● **Material shown**
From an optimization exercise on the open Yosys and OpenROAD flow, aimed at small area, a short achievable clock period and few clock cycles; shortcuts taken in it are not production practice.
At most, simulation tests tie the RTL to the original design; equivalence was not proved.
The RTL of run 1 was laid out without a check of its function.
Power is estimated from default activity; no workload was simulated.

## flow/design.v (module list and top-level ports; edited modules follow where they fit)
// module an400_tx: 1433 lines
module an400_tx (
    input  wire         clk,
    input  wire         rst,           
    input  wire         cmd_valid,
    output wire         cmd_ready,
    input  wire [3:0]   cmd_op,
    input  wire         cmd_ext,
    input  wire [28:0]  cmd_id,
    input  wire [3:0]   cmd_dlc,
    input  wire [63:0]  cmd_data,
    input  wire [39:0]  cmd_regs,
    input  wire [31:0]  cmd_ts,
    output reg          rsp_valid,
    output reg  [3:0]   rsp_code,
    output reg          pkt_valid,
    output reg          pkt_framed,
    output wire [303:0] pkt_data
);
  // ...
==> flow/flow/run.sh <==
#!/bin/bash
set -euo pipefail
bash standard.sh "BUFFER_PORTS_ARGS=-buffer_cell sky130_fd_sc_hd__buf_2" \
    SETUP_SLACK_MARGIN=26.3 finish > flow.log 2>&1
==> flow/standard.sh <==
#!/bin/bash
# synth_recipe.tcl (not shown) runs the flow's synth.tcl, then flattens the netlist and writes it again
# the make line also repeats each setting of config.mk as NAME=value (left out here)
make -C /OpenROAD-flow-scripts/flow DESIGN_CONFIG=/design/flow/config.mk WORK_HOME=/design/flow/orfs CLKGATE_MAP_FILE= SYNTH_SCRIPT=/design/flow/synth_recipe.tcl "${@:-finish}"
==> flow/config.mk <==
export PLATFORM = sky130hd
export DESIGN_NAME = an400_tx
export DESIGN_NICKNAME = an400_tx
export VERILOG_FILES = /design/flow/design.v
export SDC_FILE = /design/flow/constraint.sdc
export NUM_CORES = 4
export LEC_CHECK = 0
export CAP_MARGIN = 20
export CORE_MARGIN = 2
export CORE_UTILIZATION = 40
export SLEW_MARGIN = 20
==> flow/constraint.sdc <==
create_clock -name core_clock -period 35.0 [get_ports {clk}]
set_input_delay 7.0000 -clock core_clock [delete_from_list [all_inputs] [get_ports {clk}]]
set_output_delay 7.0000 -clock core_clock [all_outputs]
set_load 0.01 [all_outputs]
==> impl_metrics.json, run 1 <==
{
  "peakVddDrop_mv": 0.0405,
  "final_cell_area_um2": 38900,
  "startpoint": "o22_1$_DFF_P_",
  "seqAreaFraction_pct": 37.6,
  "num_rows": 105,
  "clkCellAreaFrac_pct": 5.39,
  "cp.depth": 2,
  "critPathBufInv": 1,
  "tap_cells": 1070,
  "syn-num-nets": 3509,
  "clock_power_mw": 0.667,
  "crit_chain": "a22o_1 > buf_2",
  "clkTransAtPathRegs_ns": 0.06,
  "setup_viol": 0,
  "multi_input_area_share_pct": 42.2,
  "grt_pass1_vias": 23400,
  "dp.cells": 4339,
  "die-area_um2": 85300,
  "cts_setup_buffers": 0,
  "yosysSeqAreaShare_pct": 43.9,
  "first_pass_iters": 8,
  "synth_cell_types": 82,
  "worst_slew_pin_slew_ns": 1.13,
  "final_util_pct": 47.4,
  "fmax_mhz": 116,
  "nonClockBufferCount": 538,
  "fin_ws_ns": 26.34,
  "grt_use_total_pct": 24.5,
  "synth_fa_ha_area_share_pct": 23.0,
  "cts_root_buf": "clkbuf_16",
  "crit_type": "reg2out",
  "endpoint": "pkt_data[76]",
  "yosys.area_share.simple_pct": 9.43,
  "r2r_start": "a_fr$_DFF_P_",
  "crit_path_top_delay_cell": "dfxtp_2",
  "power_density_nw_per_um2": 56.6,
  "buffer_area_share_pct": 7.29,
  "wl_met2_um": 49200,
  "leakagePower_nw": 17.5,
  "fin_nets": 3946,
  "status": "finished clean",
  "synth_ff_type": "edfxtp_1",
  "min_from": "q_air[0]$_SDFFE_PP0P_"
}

● **Exercise**
Copy nothing beyond the line containing "set_input_delay 7.0000 -clock". Transcribe exactly from the first line of the entries down to that line, inclusive.

● **Result**
From an optimization exercise on the open Yosys and OpenROAD flow, aimed at small area, a short achievable clock period and few clock cycles; shortcuts taken in it are not production practice.
At most, simulation tests tie the RTL to the original design; equivalence was not proved.
The RTL of run 1 was laid out without a check of its function.
Power is estimated from default activity; no workload was simulated.

## flow/design.v (module list and top-level ports; edited modules follow where they fit)
// module an400_tx: 1433 lines
module an400_tx (
    input  wire         clk,
    input  wire         rst,           
    input  wire         cmd_valid,
    output wire         cmd_ready,
    input  wire [3:0]   cmd_op,
    input  wire         cmd_ext,
    input  wire [28:0]  cmd_id,
    input  wire [3:0]   cmd_dlc,
    input  wire [63:0]  cmd_data,
    input  wire [39:0]  cmd_regs,
    input  wire [31:0]  cmd_ts,
    output reg          rsp_valid,
    output reg  [3:0]   rsp_code,
    output reg          pkt_valid,
    output reg          pkt_framed,
    output wire [303:0] pkt_data
);
  // ...
==> flow/flow/run.sh <==
#!/bin/bash
set -euo pipefail
bash standard.sh "BUFFER_PORTS_ARGS=-buffer_cell sky130_fd_sc_hd__buf_2" \
    SETUP_SLACK_MARGIN=26.3 finish > flow.log 2>&1
==> flow/standard.sh <==
#!/bin/bash
# synth_recipe.tcl (not shown) runs the flow's synth.tcl, then flattens the netlist and writes it again
# the make line also repeats each setting of config.mk as NAME=value (left out here)
make -C /OpenROAD-flow-scripts/flow DESIGN_CONFIG=/design/flow/config.mk WORK_HOME=/design/flow/orfs CLKGATE_MAP_FILE= SYNTH_SCRIPT=/design/flow/synth_recipe.tcl "${@:-finish}"
==> flow/config.mk <==
export PLATFORM = sky130hd
export DESIGN_NAME = an400_tx
export DESIGN_NICKNAME = an400_tx
export VERILOG_FILES = /design/flow/design.v
export SDC_FILE = /design/flow/constraint.sdc
export NUM_CORES = 4
export LEC_CHECK = 0
export CAP_MARGIN = 20
export CORE_MARGIN = 2
export CORE_UTILIZATION = 40
export SLEW_MARGIN = 20
==> flow/constraint.sdc <==
create_clock -name core_clock -period 35.0 [get_ports {clk}]
set_input_delay 7.0000 -clock core_clock [delete_from_list [all_inputs] [get_ports {clk}]]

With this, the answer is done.